Problem description: Which lines run from the one containing "assign writePointer1 = maybeToBoola_c_ds_app_arg_2[9:5];" to the end of the entries? Quote them exactly, and nothing else.

Data to use:
+===+

==> run a: inputs <==
==> flow/design.v <==
`timescale 100fs/100fs
module serial
    (  
      input  clk  
    , input  reset  
    , input  enable  
    , input  can_send
    , input [7:0] data_in
    , input  in_stb
    , output wire [7:0] data_out
    , output wire  out_stb
    );
  wire [8:0] c_ds_app_arg;
  wire  c_ds_app_arg_0;
  reg [5:0] maybeToBoola_c_ds_app_arg;
  wire [7:0] c_ds_app_arg_1;
  wire [6:0] result_0;
  wire [7:0] a;
  wire [12:0] result_1;
  reg [6:0] result_2;
  wire [6:0] c_case_alt;
  reg [6:0] c_case_alt_0;
  wire [1:0] dir;
  wire [6:0] c_case_alt_1;
  wire [6:0] c_case_alt_2;
  wire [6:0] c_case_alt_3;
  wire [3:0] a1;
  reg [4:0] inp_n;
  wire signed [63:0] c_inp_n_app_arg;
  reg [5:0] c_app_arg;
  wire [5:0] c_case_alt_4;
  reg [5:0] c_case_alt_5;
  reg [5:0] c_case_alt_6;
  wire [0:0] ctr;
  wire [1:0] ctr_0;
  wire [2:0] ctr_1;
  reg [5:0] result_3;
  reg [5:0] c_case_alt_7;
  reg [5:0] c_case_alt_8;
  reg [5:0] c_case_alt_9;
  wire [20:0] c_case_scrut;
  wire signed [63:0] wild;
  wire signed [63:0] c_wild_app_arg;
  wire  c_ds_app_arg_2;
  reg [31:0] maybeToBoola_c_ds_app_arg_0;
  wire [5:0] c_ds_app_arg_3;
  wire [32:0] result_4;
  wire [5:0] a_0;
  wire signed [63:0] c_r_app_arg;
  wire [15:0] result_5;
  wire signed [63:0] c_ds1_app_arg;
  wire [16:0] r;
  wire [15:0] result_6;
  wire signed [63:0] c_r_app_arg_0;
  wire [15:0] result_7;
  reg [32:0] c_app_arg_0;
  wire [64:0] result_8;
  wire [15:0] x;
  wire [15:0] y;
  wire [3:0] n;
  wire [3:0] n_0;
  wire [3:0] n_1;
  reg [31:0] ds1;
  wire [16:0] r_0;
  wire [16:0] r_1;
  reg [36:0] maybeToBoola_c_ds_app_arg_1;
  wire [8:0] result_9;
  wire [45:0] c_case_alt_10;
  wire [8:0] c_app_arg_1;
  wire [8:0] c_case_alt_11;
  wire [7:0] result_10;
  wire signed [63:0] c_app_arg_2;
  wire signed [63:0] c_app_arg_3;
  wire [31:0] a_1;
  wire [3:0] c_app_arg_4;
  wire [4:0] z;
  wire [3:0] result_11;
  wire [3:0] digitIdx;
  wire [32:0] c_app_arg_5;
  wire [31:0] n_2;
  wire [32:0] number;
  reg [265:0] maybeToBoola_c_ds_app_arg_2;
  wire [8:0] result_12;
  wire signed [63:0] c_wild3_app_arg;
  wire [255:0] result_13;
  wire [255:0] c_app_arg_6;
  wire [4:0] c_app_arg_7;
  wire [4:0] c_app_arg_8;
  wire signed [63:0] c_wild3_app_arg_0;
  wire [7:0] result_14;
  wire [8:0] c_app_arg_9;
  wire [274:0] result_15;
  wire  canSend;
  wire [7:0] a_2;
  wire signed [63:0] wild3;
  wire signed [63:0] wild3_0;
  wire  doSend;
  wire [4:0] readPointer1;
  wire [4:0] writePointer1;
  wire [255:0] memory1;
  wire [7:0] a1_0;
  wire [9:0] eta;
  wire [7:0] c_bv;
  wire signed [63:0] result_selection_res;
  wire [0:0] c_case_alt_selection_9;
  wire [16:0] c_bv_0;
  wire [16:0] c_bv_1;
  wire [16:0] c_bv_2;
  wire [31:0] c_i_29;
  wire [31:0] c_i_31;
  wire [8:0] result;
  assign eta = {can_send,   data_in,   in_stb};
  assign c_ds_app_arg = eta[0:0] ? {1'b1,eta[8:1]} : {1'b0,8'bxxxxxxxx};
  assign c_ds_app_arg_0 = c_ds_app_arg[8:8] ? 1'b1 : 1'b0;
  always @(posedge clk or  posedge  reset) begin : maybeToBoola_c_ds_app_arg_register
    if ( reset) begin
      maybeToBoola_c_ds_app_arg <= {3'b000,1'd1,2'bxx};
    end else if (c_ds_app_arg_0) begin
      maybeToBoola_c_ds_app_arg <= result_1[12:7];
    end
  end
  assign c_ds_app_arg_1 = c_ds_app_arg[8:8] ? a : 8'b00000111;
  assign result_0 = result_1[6:0];
  assign a = c_ds_app_arg[7:0];
  assign result_1 = {c_app_arg,   result_2};
  always @(*) begin
    case(maybeToBoola_c_ds_app_arg[5:3])
      3'b100 : result_2 = c_case_alt_0;
      3'b101 : result_2 = c_case_alt;
      default : result_2 = {1'b0,6'bxxxxxx};
    endcase
  end
  assign c_case_alt = inp_n[4:4] ? {1'b1,{2'b11,4'bxxxx}} : {1'b0,6'bxxxxxx};
  always @(*) begin
    case(dir)
      2'b00 : c_case_alt_0 = c_case_alt_3;
      2'b01 : c_case_alt_0 = c_case_alt_2;
      default : c_case_alt_0 = c_case_alt_1;
    endcase
  end
  assign dir = maybeToBoola_c_ds_app_arg[2:1];
  assign c_case_alt_1 = inp_n[4:4] ? {1'b1,{2'b10,a1}} : {1'b0,6'bxxxxxx};
  assign c_case_alt_2 = inp_n[4:4] ? {1'b1,{2'b01,a1}} : {1'b0,6'bxxxxxx};
  assign c_case_alt_3 = inp_n[4:4] ? {1'b1,{2'b00,a1}} : {1'b0,6'bxxxxxx};
  assign a1 = inp_n[3:0];
  always @(*) begin
    case(c_ds_app_arg_1)
      8'b00000111 : inp_n = {1'b0,4'bxxxx};
      default : inp_n = {1'b1,$unsigned(c_inp_n_app_arg[0+:4])};
    endcase
  end
  assign c_bv = (c_ds_app_arg_1 & 8'b00001111);
  assign c_inp_n_app_arg = $unsigned({{(64-8) {1'b0}},c_bv});
  always @(*) begin
    case(maybeToBoola_c_ds_app_arg[5:3])
      3'b000 : c_app_arg = result_3;
      3'b001 : c_app_arg = c_case_alt_6;
      3'b010 : c_app_arg = c_case_alt_5;
      3'b011 : c_app_arg = c_case_alt_4;
      3'b100 : c_app_arg = {3'b000,1'd0,2'bxx};
      3'b101 : c_app_arg = {3'b110,3'bxxx};
      default : c_app_arg = {3'b110,3'bxxx};
    endcase
  end
  assign c_case_alt_4 = ctr ? {3'b011,ctr - 1'd1,2'bxx} : {3'b100,2'd1,1'bx};
  always @(*) begin
    case(ctr_0)
      2'd0 : c_case_alt_5 = {3'b100,2'd2,1'bx};
      default : c_case_alt_5 = {3'b010,ctr_0 - 2'd1,1'bx};
    endcase
  end
  always @(*) begin
    case(ctr_1)
      3'd0 : c_case_alt_6 = {3'b100,2'd0,1'bx};
      default : c_case_alt_6 = {3'b001,ctr_1 - 3'd1};
    endcase
  end
  assign ctr = maybeToBoola_c_ds_app_arg[2:2];
  assign ctr_0 = maybeToBoola_c_ds_app_arg[2:1];
  assign ctr_1 = maybeToBoola_c_ds_app_arg[2:0];
  assign result_selection_res = (($unsigned(wild)) <= 64'd1114111) ? 64'sd1 : 64'sd0;
  always @(*) begin
    case(result_selection_res)
      64'sd1 : result_3 = c_case_alt_7;
      default : result_3 = {6 {1'bx}};
    endcase
  end
  assign c_case_alt_selection_9 = maybeToBoola_c_ds_app_arg[2:2];
  always @(*) begin
    case(c_case_alt_selection_9)
      1'd0 : c_case_alt_7 = c_case_alt_9;
      1'd1 : c_case_alt_7 = c_case_alt_8;
      default : c_case_alt_7 = {6 {1'bx}};
    endcase
  end
  always @(*) begin
    case(c_case_scrut)
      21'd10 : c_case_alt_8 = {3'b101,3'bxxx};
      21'd100 : c_case_alt_8 = {3'b010,2'd3,1'bx};
      21'd102 : c_case_alt_8 = {3'b001,3'd6};
      21'd117 : c_case_alt_8 = {3'b011,1'd1,2'bxx};
      default : c_case_alt_8 = {6 {1'bx}};
    endcase
  end
  always @(*) begin
    case(c_case_scrut)
      21'd10 : c_case_alt_9 = {3'b000,1'd1,2'bxx};
      default : c_case_alt_9 = {6 {1'bx}};
    endcase
  end
  assign c_case_scrut = $unsigned(wild[0+:21]);
  assign wild = $signed(c_wild_app_arg);
  assign c_wild_app_arg = $unsigned({{(64-8) {1'b0}},c_ds_app_arg_1});
  assign c_ds_app_arg_2 = result_0[6:6] ? 1'b1 : 1'b0;
  always @(posedge clk or  posedge  reset) begin : maybeToBoola_c_ds_app_arg_0_register
    if ( reset) begin
      maybeToBoola_c_ds_app_arg_0 <= {16'd0,   16'd0};
    end else if (c_ds_app_arg_2) begin
      maybeToBoola_c_ds_app_arg_0 <= result_8[64:33];
    end
  end
  assign c_ds_app_arg_3 = result_0[6:6] ? a_0 : {2'b00,4'd0};
  assign result_4 = result_8[32:0];
  assign a_0 = result_0[5:0];
  assign c_r_app_arg = $unsigned({{(64-4) {1'b0}},n});
  assign c_bv_0 = (r_0);
  assign result_5 = (( c_bv_0[17-1] ) == 1'b0) ? (r_0[0+:16]) : 16'd65535;
  assign c_ds1_app_arg = $unsigned({{(64-4) {1'b0}},n_1});
  assign r =  y - ($unsigned(c_ds1_app_arg[0+:16]));
  assign c_bv_1 = (r);
  assign result_6 = (( c_bv_1[17-1] ) == 1'b0) ? (r[0+:16]) : (16'd0);
  assign c_r_app_arg_0 = $unsigned({{(64-4) {1'b0}},n_0});
  assign c_bv_2 = (r_1);
  assign result_7 = (( c_bv_2[17-1] ) == 1'b0) ? (r_1[0+:16]) : 16'd65535;
  always @(*) begin
    case(c_ds_app_arg_3[5:4])
      2'b11 : c_app_arg_0 = {1'b1,({{(32-16) {1'b0}},x}) * ({{(32-16) {1'b0}},y})};
      default : c_app_arg_0 = {1'b0,32'bxxxxxxxxxxxxxxxxxxxxxxxxxxxxxxxx};
    endcase
  end
  assign result_8 = {{ds1[31:16],   ds1[15:0]},
                     c_app_arg_0};
  assign x = maybeToBoola_c_ds_app_arg_0[31:16];
  assign y = maybeToBoola_c_ds_app_arg_0[15:0];
  assign n = c_ds_app_arg_3[3:0];
  assign n_0 = c_ds_app_arg_3[3:0];
  assign n_1 = c_ds_app_arg_3[3:0];
  always @(*) begin
    case(c_ds_app_arg_3[5:4])
      2'b00 : ds1 = {result_5,   y};
      2'b01 : ds1 = {x,   result_6};
      2'b10 : ds1 = {x,   result_7};
      default : ds1 = maybeToBoola_c_ds_app_arg_0;
    endcase
  end
  assign r_0 = x + ($unsigned(c_r_app_arg[0+:16]));
  assign r_1 = y + ($unsigned(c_r_app_arg_0[0+:16]));
  always @(posedge clk or  posedge  reset) begin : maybeToBoola_c_ds_app_arg_1_register
    if ( reset) begin
      maybeToBoola_c_ds_app_arg_1 <= {{1'b0,32'bxxxxxxxxxxxxxxxxxxxxxxxxxxxxxxxx},   4'd0};
    end else if (enable) begin
      maybeToBoola_c_ds_app_arg_1 <= c_case_alt_10[45:9];
    end
  end
  assign result_9 = c_case_alt_10[8:0];
  assign c_case_alt_10 = {{c_app_arg_5,
                           c_app_arg_4},   c_app_arg_1};
  assign c_app_arg_1 = (digitIdx < 4'd8) ? c_case_alt_11 : {1'b0,8'bxxxxxxxx};
  assign c_case_alt_11 = number[32:32] ? {1'b1,result_10} : {1'b0,8'bxxxxxxxx};
  assign result_10 = (a_1 <= 32'd9) ? ($unsigned(c_app_arg_2[0+:8])) : ($unsigned(c_app_arg_3[0+:8]));
  assign c_i_29 = (32'd48 | a_1);
  assign c_app_arg_2 = $unsigned({{(64-32) {1'b0}},c_i_29});
  assign c_i_31 = (a_1 + 32'd87);
  assign c_app_arg_3 = $unsigned({{(64-32) {1'b0}},c_i_31});
  assign a_1 = n_2 >> (64'sd28);
  assign c_app_arg_4 = number[32:32] ? result_11 : 4'd0;
  assign z = digitIdx + 4'd1;
  assign result_11 = (z > 5'd8) ? 4'd8 : (z[0+:4]);
  assign digitIdx = maybeToBoola_c_ds_app_arg_1[3:0];
  assign c_app_arg_5 = number[32:32] ? {1'b1,n_2 << (64'sd4)} : result_4;
  assign n_2 = number[31:0];
  assign number = maybeToBoola_c_ds_app_arg_1[36:4];
  always @(posedge clk or  posedge  reset) begin : maybeToBoola_c_ds_app_arg_2_register
    if ( reset) begin
      maybeToBoola_c_ds_app_arg_2 <= {{8'b00000001,   8'b00000001,   8'b00000001,   8'b00000001,   8'b00000001,
    8'b00000001,   8'b00000001,   8'b00000001,   8'b00000001,   8'b00000001,
    8'b00000001,   8'b00000001,   8'b00000001,   8'b00000001,   8'b00000001,
    8'b00000001,   8'b00000001,   8'b00000001,   8'b00000001,   8'b00000001,
    8'b00000001,   8'b00000001,   8'b00000001,   8'b00000001,   8'b00000001,
    8'b00000001,   8'b00000001,   8'b00000001,   8'b00000001,   8'b00000001,
    8'b00000001,   8'b00000001},   5'd0,   5'd0};
    end else if (enable) begin
      maybeToBoola_c_ds_app_arg_2 <= result_15[274:9];
    end
  end
  assign result_12 = result_15[8:0];
  assign c_wild3_app_arg = $unsigned({{(64-5) {1'b0}},writePointer1});
  genvar i;
  generate
  for (i=0;i<32;i=i+1) begin : vector_replace
    assign result_13[(31-i)*8+:8] = (wild3) == i ? a_2 : memory1[(31-i)*8+:8];
  end
  endgenerate
  assign c_app_arg_6 = result_9[8:8] ? result_13 : memory1;
  assign c_app_arg_7 = result_9[8:8] ? (writePointer1 + 5'd1) : writePointer1;
  assign c_app_arg_8 = doSend ? (readPointer1 + 5'd1) : readPointer1;
  assign c_wild3_app_arg_0 = $unsigned({{(64-5) {1'b0}},readPointer1});
  wire [7:0] vecArray [0:32-1];
  genvar i_0;
  generate
  for (i_0=0; i_0 < 32; i_0=i_0+1) begin : mk_array
    assign vecArray[(32-1)-i_0] = memory1[i_0*8+:8];
  end
  endgenerate
  assign result_14 = vecArray[(wild3_0)];
  assign c_app_arg_9 = doSend ? {1'b1,result_14} : {1'b0,8'bxxxxxxxx};
  assign result_15 = {{c_app_arg_6,
                       c_app_arg_7,   c_app_arg_8},   c_app_arg_9};
  assign canSend = eta[9:9];
  assign a_2 = result_9[7:0];
  assign wild3 = $signed(c_wild3_app_arg);
  assign wild3_0 = $signed(c_wild3_app_arg_0);
  assign doSend = canSend ? (writePointer1 > readPointer1) : 1'b0;
  assign readPointer1 = maybeToBoola_c_ds_app_arg_2[4:0];
  assign writePointer1 = maybeToBoola_c_ds_app_arg_2[9:5];
  assign memory1 = maybeToBoola_c_ds_app_arg_2[265:10];
  assign result = result_12[8:8] ? {a1_0,
                                    1'b1} : {{8 {1'bx}},   1'b0};
  assign a1_0 = result_12[7:0];
  assign data_out = result[8:1];
  assign out_stb = result[0:0];
endmodule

+===+

Result:
  assign writePointer1 = maybeToBoola_c_ds_app_arg_2[9:5];
  assign memory1 = maybeToBoola_c_ds_app_arg_2[265:10];
  assign result = result_12[8:8] ? {a1_0,
                                    1'b1} : {{8 {1'bx}},   1'b0};
  assign a1_0 = result_12[7:0];
  assign data_out = result[8:1];
  assign out_stb = result[0:0];
endmodule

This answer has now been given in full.